GOAL OF THE EXERCISE: The entries below should be transcribed in their entirety, exactly as written.

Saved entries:
===============
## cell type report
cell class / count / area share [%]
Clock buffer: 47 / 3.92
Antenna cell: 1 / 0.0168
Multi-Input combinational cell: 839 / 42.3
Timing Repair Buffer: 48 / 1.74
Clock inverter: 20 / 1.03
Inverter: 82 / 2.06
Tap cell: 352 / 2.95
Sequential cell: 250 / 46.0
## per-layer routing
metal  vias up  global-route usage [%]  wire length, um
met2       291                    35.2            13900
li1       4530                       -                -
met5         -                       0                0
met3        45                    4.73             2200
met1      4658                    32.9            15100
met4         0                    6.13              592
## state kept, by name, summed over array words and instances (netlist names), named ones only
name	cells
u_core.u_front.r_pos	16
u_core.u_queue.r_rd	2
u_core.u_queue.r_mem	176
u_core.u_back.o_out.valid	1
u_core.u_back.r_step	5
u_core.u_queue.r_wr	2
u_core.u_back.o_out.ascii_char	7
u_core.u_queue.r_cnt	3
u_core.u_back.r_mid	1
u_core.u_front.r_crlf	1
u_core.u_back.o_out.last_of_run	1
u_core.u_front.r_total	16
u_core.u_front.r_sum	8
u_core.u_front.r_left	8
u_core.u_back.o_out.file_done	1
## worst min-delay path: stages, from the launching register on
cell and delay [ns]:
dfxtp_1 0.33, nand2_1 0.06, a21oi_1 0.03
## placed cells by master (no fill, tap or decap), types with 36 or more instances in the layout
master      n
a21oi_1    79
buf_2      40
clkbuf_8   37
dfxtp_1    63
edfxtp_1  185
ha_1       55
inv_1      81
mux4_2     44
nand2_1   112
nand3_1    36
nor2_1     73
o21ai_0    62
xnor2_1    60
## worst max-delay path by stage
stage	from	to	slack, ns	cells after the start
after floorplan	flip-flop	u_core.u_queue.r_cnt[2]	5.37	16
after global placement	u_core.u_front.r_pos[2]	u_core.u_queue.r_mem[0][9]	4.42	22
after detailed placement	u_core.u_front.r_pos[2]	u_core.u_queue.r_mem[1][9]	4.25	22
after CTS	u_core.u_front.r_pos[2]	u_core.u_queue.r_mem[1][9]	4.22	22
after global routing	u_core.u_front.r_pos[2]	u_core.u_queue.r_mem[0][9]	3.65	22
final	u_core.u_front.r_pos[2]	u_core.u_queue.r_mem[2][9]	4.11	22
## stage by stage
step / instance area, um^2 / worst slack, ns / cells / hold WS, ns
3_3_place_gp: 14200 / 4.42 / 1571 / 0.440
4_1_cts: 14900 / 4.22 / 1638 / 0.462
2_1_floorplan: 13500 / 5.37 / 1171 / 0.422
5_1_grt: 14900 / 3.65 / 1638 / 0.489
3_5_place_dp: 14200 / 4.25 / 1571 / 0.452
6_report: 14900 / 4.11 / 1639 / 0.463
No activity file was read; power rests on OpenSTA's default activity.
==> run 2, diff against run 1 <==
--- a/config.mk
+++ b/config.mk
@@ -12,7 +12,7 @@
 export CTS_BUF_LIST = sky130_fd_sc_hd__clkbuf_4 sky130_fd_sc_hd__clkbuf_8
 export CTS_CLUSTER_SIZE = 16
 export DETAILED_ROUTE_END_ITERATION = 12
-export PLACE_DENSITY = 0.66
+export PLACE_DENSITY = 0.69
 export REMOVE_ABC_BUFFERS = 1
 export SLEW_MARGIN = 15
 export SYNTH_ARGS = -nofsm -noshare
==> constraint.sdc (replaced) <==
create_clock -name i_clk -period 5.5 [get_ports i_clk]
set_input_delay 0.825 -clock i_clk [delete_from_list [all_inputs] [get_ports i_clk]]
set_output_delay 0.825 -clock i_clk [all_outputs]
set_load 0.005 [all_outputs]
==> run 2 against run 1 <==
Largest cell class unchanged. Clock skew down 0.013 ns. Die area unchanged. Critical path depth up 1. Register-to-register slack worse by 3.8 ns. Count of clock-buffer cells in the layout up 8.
===============
RESPONSE BELOW:
## cell type report
cell class / count / area share [%]
Clock buffer: 47 / 3.92
Antenna cell: 1 / 0.0168
Multi-Input combinational cell: 839 / 42.3
Timing Repair Buffer: 48 / 1.74
Clock inverter: 20 / 1.03
Inverter: 82 / 2.06
Tap cell: 352 / 2.95
Sequential cell: 250 / 46.0
## per-layer routing
metal  vias up  global-route usage [%]  wire length, um
met2       291                    35.2            13900
li1       4530                       -                -
met5         -                       0                0
met3        45                    4.73             2200
met1      4658                    32.9            15100
met4         0                    6.13              592
## state kept, by name, summed over array words and instances (netlist names), named ones only
name	cells
u_core.u_front.r_pos	16
u_core.u_queue.r_rd	2
u_core.u_queue.r_mem	176
u_core.u_back.o_out.valid	1
u_core.u_back.r_step	5
u_core.u_queue.r_wr	2
u_core.u_back.o_out.ascii_char	7
u_core.u_queue.r_cnt	3
u_core.u_back.r_mid	1
u_core.u_front.r_crlf	1
u_core.u_back.o_out.last_of_run	1
u_core.u_front.r_total	16
u_core.u_front.r_sum	8
u_core.u_front.r_left	8
u_core.u_back.o_out.file_done	1
## worst min-delay path: stages, from the launching register on
cell and delay [ns]:
dfxtp_1 0.33, nand2_1 0.06, a21oi_1 0.03
## placed cells by master (no fill, tap or decap), types with 36 or more instances in the layout
master      n
a21oi_1    79
buf_2      40
clkbuf_8   37
dfxtp_1    63
edfxtp_1  185
ha_1       55
inv_1      81
mux4_2     44
nand2_1   112
nand3_1    36
nor2_1     73
o21ai_0    62
xnor2_1    60
## worst max-delay path by stage
stage	from	to	slack, ns	cells after the start
after floorplan	flip-flop	u_core.u_queue.r_cnt[2]	5.37	16
after global placement	u_core.u_front.r_pos[2]	u_core.u_queue.r_mem[0][9]	4.42	22
after detailed placement	u_core.u_front.r_pos[2]	u_core.u_queue.r_mem[1][9]	4.25	22
after CTS	u_core.u_front.r_pos[2]	u_core.u_queue.r_mem[1][9]	4.22	22
after global routing	u_core.u_front.r_pos[2]	u_core.u_queue.r_mem[0][9]	3.65	22
final	u_core.u_front.r_pos[2]	u_core.u_queue.r_mem[2][9]	4.11	22
## stage by stage
step / instance area, um^2 / worst slack, ns / cells / hold WS, ns
3_3_place_gp: 14200 / 4.42 / 1571 / 0.440
4_1_cts: 14900 / 4.22 / 1638 / 0.462
2_1_floorplan: 13500 / 5.37 / 1171 / 0.422
5_1_grt: 14900 / 3.65 / 1638 / 0.489
3_5_place_dp: 14200 / 4.25 / 1571 / 0.452
6_report: 14900 / 4.11 / 1639 / 0.463
No activity file was read; power rests on OpenSTA's default activity.
==> run 2, diff against run 1 <==
--- a/config.mk
+++ b/config.mk
@@ -12,7 +12,7 @@
 export CTS_BUF_LIST = sky130_fd_sc_hd__clkbuf_4 sky130_fd_sc_hd__clkbuf_8
 export CTS_CLUSTER_SIZE = 16
 export DETAILED_ROUTE_END_ITERATION = 12
-export PLACE_DENSITY = 0.66
+export PLACE_DENSITY = 0.69
 export REMOVE_ABC_BUFFERS = 1
 export SLEW_MARGIN = 15
 export SYNTH_ARGS = -nofsm -noshare
==> constraint.sdc (replaced) <==
create_clock -name i_clk -period 5.5 [get_ports i_clk]
set_input_delay 0.825 -clock i_clk [delete_from_list [all_inputs] [get_ports i_clk]]
set_output_delay 0.825 -clock i_clk [all_outputs]
set_load 0.005 [all_outputs]
==> run 2 against run 1 <==
Largest cell class unchanged. Clock skew down 0.013 ns. Die area unchanged. Critical path depth up 1. Register-to-register slack worse by 3.8 ns. Count of clock-buffer cells in the layout up 8.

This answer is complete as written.